During this week, I have focused on searching and collecting the list of projects which are relevant to volunteered geographic information (VGI). It was pretty challenging to find any summarized list, probably because the term of VGI had been coined relatively recently in 2007. The VGI sites inventory on VGI-net, which is a collaborative research project by the University of California, Santa Barbara, the Ohio State University and the University of Washington, was only the list that I could find. I visited all of those sites to decide on whether they are within the scope of our project and produced short description of them if they are relevant. In addition to checking the list from the VGI-net, I manually searched VGI-related papers through Google Scholar with the key phrase of “volunteered geographic information” and read top 100 papers. If these papers made reference to any name of VGI-related project or site, I visited the sites to decide whether they are really related to VGI and within the scope of our project. After put all the projects in the excel file and cleaned the redundant projects, I could collect 129 VGI-related projects.

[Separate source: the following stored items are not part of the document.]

==> config.mk <==
export PLATFORM = sky130hd
export DESIGN_NAME = mc_core
export DESIGN_NICKNAME = d
export VERILOG_FILES = /design/src/rtl/mc_pkg.sv /design/src/rtl/mc_phase.sv /design/src/rtl/mc_regfile.sv /design/src/rtl/mc_alu.sv /design/src/rtl/mc_core.sv
export SDC_FILE = /design/constraint.sdc
export NUM_CORES = 2
export LEC_CHECK = 0
export BUFFER_PORTS_ARGS = -buffer_cell sky130_fd_sc_hd__buf_4
export CAP_MARGIN = 5
export CORE_ASPECT_RATIO = 0.5
export CORE_MARGIN = 2
export CORE_UTILIZATION = 41
export DETAILED_ROUTE_END_ITERATION = 10
export SLEW_MARGIN = 20
export SYNTH_ARGS = -nofsm -noshare
export SYNTH_HDL_FRONTEND = slang
export SYNTH_SLANG_ARGS = --single-unit
==> constraint.sdc <==
create_clock -name clk -period 8.47 [get_ports clk]
set_input_delay 2.541 -clock clk [delete_from_list [all_inputs] [get_ports clk]]
set_output_delay 2.541 -clock clk [all_outputs]
set_load 0.005 [all_outputs]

I also tried to draw categories of the VGI-related projects, as different projects in different domains may require different sets of quality assurance mechanisms. While reviewing the list, I could draw five categories of VGI related projects: (1) geographic-centric project; (2) Infrastructure/platform for sharing geographic information; (3) technology-centric project; (4) public participation project; (5) government-driven project. The goal of geographic-centric projects is to produce geographic information as we can see how the OpenStreetMap contributes to enhance the large volume of geographic information. On the contrary to this, the goal of second category focuses on providing infrastructure or platform to share geographic information. The kinds of information shared on this are diverse from emergency-related information to shared photos for planning vacation. The technology-centric project aids to develop and to provide free or affordable software and can be considered as open-source project. Public participation project empowers normal publics, who have little voice in the public arena, through geographic technology education and participation. The last category is related to projects in which federal or local governments share geographic information with their communities. The number of these kinds of projects is declining probably because the competition over for-profits services gets bitter.

Next week, I will continue on working on documenting data quality mechanisms from VGI related projects. I will review carefully how the eBird project has adopted and developed data quality mechanisms in its history. This review will help us understand how different strategies can be utilized and fit best in terms of the project evolvement.